### THE TASK
Return every line from the one with "action | 4_1_cts | 5_1_grt" through the one with "No activity file", inclusive, exactly as it appears below.

Records excerpted from a collection
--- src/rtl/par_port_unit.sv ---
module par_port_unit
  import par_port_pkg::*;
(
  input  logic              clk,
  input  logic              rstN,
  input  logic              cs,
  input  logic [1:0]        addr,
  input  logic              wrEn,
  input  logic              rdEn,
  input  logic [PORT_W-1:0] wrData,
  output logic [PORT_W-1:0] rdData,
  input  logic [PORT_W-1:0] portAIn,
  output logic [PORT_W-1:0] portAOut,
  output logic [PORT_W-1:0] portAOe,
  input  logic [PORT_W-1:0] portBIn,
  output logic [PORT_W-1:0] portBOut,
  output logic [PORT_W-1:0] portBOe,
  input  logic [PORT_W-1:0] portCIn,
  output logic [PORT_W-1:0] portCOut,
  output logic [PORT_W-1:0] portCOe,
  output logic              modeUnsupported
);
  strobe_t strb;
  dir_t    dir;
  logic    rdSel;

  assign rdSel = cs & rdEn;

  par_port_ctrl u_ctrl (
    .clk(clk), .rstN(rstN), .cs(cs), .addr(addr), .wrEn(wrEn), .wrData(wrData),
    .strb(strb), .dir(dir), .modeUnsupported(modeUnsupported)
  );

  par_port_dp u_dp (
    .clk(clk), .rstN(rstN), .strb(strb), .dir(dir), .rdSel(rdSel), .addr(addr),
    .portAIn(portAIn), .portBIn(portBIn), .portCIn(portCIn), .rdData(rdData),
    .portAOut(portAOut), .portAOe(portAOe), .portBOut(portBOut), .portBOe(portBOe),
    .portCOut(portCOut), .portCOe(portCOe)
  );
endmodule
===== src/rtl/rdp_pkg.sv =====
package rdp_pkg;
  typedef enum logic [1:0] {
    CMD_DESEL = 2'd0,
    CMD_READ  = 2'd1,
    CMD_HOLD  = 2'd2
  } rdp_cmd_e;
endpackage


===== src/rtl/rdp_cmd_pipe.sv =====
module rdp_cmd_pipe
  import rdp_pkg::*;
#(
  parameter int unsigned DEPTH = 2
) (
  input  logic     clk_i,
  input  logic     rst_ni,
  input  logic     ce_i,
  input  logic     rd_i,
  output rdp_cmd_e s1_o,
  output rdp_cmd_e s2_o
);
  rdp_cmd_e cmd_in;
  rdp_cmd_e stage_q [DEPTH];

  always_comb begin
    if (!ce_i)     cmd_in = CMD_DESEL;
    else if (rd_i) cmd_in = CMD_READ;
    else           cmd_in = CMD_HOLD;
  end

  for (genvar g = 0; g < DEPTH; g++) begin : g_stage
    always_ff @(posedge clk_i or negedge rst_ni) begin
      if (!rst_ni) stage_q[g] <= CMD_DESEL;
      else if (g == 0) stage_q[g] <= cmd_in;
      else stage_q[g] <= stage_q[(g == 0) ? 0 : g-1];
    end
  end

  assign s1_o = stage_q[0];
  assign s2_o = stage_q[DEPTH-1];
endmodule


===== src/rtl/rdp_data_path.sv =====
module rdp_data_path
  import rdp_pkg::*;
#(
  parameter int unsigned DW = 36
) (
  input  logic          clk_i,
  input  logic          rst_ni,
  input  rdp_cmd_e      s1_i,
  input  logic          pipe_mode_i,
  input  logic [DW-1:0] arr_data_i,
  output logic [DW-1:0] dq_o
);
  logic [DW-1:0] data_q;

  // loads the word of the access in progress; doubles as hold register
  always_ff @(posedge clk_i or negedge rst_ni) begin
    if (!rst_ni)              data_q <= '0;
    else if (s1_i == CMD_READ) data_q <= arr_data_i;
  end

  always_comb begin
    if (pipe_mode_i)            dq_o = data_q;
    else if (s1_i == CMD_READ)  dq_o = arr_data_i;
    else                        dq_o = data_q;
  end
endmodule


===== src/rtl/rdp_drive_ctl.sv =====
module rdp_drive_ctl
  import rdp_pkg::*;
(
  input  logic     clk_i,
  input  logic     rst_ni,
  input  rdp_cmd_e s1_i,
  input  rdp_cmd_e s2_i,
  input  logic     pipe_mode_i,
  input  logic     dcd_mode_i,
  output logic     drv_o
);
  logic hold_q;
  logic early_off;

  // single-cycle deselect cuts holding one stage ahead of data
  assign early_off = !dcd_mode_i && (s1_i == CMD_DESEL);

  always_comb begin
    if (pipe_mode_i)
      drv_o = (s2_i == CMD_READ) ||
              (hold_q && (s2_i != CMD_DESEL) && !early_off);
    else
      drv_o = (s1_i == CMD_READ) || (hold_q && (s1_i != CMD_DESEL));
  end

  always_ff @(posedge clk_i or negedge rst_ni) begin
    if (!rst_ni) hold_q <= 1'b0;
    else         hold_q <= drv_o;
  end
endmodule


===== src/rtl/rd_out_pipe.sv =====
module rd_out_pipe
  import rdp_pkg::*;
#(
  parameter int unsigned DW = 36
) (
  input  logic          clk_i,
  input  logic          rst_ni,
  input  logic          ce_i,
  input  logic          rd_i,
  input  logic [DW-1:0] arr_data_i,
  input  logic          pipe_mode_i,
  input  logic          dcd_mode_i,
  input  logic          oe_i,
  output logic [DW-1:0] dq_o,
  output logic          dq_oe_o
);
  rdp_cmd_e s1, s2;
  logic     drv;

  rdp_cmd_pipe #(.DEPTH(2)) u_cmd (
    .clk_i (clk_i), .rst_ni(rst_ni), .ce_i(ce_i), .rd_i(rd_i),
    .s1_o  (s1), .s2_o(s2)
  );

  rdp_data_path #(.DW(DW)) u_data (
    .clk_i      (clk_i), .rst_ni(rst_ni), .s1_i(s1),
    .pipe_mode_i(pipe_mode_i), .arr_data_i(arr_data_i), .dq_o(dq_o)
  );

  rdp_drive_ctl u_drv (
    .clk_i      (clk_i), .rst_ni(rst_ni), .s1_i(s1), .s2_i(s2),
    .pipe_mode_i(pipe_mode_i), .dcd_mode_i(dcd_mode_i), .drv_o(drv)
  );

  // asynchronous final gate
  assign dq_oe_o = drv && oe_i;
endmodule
--
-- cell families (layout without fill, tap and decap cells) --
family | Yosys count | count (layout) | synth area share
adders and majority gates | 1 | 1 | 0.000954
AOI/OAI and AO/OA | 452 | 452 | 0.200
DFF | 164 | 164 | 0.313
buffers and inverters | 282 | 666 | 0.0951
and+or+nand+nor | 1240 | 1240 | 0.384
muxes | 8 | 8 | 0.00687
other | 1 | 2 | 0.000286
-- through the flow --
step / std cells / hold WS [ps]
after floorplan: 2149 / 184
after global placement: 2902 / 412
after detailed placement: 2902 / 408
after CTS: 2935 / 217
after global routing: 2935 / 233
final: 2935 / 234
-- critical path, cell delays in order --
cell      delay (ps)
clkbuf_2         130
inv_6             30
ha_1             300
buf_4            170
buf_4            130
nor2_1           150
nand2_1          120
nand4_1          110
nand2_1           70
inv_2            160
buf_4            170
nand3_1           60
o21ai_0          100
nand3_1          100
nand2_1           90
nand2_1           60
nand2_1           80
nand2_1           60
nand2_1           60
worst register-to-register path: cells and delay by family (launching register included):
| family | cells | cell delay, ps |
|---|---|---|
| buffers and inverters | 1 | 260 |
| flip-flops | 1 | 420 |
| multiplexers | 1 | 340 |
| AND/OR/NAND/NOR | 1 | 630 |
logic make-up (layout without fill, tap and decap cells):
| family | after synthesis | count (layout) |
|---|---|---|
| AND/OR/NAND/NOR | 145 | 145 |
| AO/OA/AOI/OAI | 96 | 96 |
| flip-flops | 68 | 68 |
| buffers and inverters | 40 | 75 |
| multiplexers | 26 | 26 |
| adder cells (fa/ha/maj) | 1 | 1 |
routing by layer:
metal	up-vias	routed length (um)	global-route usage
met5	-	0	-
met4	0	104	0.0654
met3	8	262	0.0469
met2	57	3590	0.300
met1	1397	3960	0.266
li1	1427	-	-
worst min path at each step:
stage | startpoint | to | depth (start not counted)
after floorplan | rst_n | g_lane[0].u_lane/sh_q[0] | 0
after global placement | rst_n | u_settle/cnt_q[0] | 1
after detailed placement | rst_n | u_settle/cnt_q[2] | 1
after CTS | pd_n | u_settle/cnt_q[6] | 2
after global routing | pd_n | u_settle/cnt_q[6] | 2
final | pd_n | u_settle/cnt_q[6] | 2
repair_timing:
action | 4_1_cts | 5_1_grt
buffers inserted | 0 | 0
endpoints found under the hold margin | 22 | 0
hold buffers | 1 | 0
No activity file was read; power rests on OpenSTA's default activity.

### RESPONSE
action | 4_1_cts | 5_1_grt
buffers inserted | 0 | 0
endpoints found under the hold margin | 22 | 0
hold buffers | 1 | 0
No activity file was read; power rests on OpenSTA's default activity.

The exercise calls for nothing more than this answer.